Task instructions
Reproduce the records below exactly, but only between the lines holding "- $eq 3x3->1 const B :: 2" and "- $logic_or 1x1->1 :: 2", inclusive.

Saved entries
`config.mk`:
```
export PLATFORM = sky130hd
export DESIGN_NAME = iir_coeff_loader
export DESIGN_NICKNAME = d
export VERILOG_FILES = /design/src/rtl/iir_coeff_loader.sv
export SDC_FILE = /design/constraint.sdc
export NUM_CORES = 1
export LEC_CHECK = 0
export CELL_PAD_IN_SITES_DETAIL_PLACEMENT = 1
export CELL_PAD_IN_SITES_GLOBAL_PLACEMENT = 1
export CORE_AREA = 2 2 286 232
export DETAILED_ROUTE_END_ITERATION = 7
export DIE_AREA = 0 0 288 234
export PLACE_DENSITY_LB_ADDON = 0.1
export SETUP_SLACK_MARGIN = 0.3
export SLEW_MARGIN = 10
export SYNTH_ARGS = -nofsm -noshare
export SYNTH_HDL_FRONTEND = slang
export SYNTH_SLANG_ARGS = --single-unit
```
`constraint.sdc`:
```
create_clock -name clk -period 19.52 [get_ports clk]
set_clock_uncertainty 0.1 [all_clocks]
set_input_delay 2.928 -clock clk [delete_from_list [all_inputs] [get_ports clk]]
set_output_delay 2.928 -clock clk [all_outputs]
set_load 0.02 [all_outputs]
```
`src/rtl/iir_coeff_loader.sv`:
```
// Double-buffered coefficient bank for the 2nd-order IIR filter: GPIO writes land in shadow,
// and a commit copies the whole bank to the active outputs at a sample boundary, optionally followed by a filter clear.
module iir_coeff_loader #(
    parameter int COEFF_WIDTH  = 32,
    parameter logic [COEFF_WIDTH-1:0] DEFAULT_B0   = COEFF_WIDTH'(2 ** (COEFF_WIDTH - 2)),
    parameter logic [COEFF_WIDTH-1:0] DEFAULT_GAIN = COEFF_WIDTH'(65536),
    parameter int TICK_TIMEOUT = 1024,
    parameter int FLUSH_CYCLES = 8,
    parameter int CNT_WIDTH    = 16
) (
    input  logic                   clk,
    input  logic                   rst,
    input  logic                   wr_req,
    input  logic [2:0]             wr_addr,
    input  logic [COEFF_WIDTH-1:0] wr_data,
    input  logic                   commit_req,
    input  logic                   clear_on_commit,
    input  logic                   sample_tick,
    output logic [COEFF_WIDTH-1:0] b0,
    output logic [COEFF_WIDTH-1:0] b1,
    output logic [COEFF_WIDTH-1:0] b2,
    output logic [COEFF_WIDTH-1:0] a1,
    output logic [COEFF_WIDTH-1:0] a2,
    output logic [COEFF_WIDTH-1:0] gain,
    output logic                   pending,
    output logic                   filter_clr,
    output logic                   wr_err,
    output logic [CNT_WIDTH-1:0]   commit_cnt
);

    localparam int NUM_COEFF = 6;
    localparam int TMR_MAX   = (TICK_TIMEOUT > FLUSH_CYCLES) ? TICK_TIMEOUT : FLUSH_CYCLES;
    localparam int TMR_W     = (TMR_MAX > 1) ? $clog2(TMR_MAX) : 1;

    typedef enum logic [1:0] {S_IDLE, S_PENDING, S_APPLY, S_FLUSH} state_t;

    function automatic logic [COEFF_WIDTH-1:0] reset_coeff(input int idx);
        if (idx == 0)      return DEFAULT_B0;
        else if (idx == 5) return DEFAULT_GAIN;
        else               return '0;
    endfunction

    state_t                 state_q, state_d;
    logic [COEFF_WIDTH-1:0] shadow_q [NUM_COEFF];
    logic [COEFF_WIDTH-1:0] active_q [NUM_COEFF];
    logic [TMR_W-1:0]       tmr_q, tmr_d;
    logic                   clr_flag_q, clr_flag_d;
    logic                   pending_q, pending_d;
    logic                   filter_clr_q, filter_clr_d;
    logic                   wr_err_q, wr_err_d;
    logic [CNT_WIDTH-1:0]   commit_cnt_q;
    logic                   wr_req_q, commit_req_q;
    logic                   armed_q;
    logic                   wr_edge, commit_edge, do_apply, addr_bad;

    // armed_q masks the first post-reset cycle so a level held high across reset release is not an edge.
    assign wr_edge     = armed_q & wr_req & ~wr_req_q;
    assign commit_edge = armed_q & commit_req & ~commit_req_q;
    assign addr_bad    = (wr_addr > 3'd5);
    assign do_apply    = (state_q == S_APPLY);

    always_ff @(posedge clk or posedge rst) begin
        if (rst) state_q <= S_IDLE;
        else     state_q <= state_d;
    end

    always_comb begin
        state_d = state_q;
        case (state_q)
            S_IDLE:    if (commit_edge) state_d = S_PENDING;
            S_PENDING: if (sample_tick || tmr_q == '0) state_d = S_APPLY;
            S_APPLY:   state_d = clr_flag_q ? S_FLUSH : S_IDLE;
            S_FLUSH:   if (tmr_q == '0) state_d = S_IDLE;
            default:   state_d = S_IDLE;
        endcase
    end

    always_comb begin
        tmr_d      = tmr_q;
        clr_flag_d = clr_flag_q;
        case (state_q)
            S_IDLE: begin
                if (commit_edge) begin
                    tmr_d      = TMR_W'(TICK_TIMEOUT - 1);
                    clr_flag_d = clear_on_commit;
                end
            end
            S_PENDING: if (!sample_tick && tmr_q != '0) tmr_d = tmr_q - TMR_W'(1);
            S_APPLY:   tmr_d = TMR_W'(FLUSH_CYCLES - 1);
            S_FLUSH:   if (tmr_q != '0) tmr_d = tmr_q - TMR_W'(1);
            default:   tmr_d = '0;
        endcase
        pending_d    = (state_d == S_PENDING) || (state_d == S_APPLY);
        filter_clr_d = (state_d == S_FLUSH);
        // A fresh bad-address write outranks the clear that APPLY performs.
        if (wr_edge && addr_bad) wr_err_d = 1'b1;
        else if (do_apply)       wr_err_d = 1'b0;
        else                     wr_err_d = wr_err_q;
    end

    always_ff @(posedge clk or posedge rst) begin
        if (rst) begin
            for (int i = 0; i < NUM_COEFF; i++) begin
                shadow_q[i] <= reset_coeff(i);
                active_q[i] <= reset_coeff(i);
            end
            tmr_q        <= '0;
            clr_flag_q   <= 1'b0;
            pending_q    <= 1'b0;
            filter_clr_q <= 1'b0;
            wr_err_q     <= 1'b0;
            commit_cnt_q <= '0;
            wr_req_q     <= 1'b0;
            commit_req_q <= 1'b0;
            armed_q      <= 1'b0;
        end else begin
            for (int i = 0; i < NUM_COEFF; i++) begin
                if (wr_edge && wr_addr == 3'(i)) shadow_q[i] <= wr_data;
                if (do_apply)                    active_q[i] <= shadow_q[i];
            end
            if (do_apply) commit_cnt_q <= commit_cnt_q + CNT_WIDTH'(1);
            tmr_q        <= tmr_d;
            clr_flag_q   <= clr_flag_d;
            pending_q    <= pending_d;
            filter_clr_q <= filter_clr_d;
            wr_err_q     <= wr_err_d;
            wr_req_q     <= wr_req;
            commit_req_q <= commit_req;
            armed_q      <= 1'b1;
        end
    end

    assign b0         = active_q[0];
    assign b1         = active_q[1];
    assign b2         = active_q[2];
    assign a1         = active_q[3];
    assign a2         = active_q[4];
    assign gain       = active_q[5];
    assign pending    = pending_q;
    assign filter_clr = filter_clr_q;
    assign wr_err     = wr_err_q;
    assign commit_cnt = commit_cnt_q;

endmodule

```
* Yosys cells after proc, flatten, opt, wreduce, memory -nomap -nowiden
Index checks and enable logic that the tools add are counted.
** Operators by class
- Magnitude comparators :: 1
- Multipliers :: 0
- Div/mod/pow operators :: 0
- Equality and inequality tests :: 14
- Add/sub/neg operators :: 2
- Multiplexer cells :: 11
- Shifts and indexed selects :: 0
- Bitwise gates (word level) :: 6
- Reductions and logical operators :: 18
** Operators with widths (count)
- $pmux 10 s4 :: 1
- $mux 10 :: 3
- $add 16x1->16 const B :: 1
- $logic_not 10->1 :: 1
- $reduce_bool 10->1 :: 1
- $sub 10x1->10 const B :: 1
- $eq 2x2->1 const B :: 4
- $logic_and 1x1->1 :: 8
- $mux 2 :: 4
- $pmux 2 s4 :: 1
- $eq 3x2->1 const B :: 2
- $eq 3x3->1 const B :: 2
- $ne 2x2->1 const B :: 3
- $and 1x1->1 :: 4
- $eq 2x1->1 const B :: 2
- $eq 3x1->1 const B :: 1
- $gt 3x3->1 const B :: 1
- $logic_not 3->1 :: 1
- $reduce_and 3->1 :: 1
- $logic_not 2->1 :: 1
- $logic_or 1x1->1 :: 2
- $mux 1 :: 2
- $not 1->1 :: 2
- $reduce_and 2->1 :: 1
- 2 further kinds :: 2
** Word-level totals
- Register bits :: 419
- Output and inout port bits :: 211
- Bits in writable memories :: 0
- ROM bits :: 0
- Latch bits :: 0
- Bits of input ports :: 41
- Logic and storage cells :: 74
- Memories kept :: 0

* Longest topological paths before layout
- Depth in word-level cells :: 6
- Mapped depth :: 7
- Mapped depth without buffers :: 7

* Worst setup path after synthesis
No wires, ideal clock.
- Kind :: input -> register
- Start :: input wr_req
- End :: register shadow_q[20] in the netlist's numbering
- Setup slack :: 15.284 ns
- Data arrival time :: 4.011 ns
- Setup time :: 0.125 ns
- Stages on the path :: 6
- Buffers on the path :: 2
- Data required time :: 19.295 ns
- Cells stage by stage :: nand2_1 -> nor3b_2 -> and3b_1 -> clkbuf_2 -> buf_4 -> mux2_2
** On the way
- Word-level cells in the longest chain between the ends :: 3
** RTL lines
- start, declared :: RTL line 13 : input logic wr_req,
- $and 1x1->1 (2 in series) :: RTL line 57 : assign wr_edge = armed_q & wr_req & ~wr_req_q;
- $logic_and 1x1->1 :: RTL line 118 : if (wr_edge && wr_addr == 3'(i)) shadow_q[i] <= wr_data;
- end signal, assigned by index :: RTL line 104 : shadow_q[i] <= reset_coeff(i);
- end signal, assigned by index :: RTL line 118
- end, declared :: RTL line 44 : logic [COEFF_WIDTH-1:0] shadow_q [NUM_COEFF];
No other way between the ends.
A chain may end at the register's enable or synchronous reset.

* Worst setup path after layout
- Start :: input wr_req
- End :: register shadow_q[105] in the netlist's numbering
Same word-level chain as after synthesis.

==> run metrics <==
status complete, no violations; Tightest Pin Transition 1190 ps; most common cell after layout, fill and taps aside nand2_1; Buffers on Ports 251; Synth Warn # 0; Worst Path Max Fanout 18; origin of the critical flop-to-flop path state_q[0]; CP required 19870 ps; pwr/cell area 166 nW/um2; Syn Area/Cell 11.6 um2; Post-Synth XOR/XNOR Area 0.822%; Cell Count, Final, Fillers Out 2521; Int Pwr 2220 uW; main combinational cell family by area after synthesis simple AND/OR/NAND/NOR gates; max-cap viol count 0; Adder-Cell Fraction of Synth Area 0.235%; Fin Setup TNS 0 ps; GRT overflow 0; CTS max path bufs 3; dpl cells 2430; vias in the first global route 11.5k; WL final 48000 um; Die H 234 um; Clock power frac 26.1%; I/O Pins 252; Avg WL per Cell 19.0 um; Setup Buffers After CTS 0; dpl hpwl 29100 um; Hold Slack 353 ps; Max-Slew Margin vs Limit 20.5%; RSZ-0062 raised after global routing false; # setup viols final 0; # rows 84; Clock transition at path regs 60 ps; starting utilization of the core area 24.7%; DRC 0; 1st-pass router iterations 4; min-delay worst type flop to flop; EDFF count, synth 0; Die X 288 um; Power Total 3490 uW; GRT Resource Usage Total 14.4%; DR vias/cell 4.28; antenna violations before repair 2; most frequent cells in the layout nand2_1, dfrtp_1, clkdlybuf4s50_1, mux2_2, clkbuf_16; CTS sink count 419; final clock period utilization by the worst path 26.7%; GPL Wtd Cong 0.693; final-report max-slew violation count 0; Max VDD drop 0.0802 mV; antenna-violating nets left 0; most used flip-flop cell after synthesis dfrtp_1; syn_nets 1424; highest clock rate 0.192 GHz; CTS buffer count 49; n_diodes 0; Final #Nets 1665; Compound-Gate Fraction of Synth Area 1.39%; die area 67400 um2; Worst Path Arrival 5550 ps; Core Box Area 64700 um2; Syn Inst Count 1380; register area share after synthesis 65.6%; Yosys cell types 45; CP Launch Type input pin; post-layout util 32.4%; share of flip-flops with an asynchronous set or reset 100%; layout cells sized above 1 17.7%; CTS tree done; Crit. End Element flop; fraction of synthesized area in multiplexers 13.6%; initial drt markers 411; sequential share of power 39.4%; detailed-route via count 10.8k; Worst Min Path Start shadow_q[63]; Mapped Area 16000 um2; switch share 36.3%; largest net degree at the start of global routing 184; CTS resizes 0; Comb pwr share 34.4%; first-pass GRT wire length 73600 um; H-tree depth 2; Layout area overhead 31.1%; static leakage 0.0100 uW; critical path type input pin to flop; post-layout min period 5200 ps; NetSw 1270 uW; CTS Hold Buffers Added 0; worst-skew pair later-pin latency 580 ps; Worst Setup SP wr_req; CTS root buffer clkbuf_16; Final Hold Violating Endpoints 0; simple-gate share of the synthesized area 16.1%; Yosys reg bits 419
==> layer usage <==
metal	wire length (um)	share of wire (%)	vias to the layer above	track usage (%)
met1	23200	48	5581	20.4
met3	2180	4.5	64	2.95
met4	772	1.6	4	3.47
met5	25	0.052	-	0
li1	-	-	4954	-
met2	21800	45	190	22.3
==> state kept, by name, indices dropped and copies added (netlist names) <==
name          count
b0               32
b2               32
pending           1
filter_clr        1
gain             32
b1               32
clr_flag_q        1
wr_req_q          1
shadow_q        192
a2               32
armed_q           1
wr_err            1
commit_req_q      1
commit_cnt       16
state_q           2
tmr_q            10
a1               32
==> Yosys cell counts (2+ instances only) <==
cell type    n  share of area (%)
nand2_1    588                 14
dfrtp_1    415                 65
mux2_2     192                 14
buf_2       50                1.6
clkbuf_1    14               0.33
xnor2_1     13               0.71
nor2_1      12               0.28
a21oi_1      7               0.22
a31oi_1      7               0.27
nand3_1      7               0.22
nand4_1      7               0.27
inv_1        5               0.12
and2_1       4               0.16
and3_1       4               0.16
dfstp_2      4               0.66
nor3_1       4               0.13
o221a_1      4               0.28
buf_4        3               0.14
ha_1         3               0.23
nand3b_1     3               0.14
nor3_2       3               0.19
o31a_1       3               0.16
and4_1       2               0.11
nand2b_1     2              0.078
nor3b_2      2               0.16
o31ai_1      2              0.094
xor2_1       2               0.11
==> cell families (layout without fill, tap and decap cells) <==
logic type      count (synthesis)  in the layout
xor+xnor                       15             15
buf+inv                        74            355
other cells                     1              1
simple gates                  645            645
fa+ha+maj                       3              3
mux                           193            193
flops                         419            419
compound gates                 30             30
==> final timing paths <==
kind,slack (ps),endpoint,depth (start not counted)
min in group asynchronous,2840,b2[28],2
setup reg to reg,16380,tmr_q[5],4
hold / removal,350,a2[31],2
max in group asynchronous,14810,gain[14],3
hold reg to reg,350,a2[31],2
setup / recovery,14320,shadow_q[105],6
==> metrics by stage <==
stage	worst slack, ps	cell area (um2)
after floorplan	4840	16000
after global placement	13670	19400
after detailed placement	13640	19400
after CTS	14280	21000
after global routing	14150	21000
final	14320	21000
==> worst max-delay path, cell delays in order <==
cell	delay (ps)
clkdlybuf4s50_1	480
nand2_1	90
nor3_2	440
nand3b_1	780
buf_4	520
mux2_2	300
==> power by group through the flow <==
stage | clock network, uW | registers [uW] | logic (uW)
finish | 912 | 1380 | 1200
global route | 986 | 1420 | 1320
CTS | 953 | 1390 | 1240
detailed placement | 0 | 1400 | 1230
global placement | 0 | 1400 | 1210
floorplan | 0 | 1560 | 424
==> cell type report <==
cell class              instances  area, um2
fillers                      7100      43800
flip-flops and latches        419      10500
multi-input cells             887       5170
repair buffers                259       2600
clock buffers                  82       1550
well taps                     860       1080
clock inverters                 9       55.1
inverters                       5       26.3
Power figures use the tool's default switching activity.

Exercise response
- $eq 3x3->1 const B :: 2
- $ne 2x2->1 const B :: 3
- $and 1x1->1 :: 4
- $eq 2x1->1 const B :: 2
- $eq 3x1->1 const B :: 1
- $gt 3x3->1 const B :: 1
- $logic_not 3->1 :: 1
- $reduce_and 3->1 :: 1
- $logic_not 2->1 :: 1
- $logic_or 1x1->1 :: 2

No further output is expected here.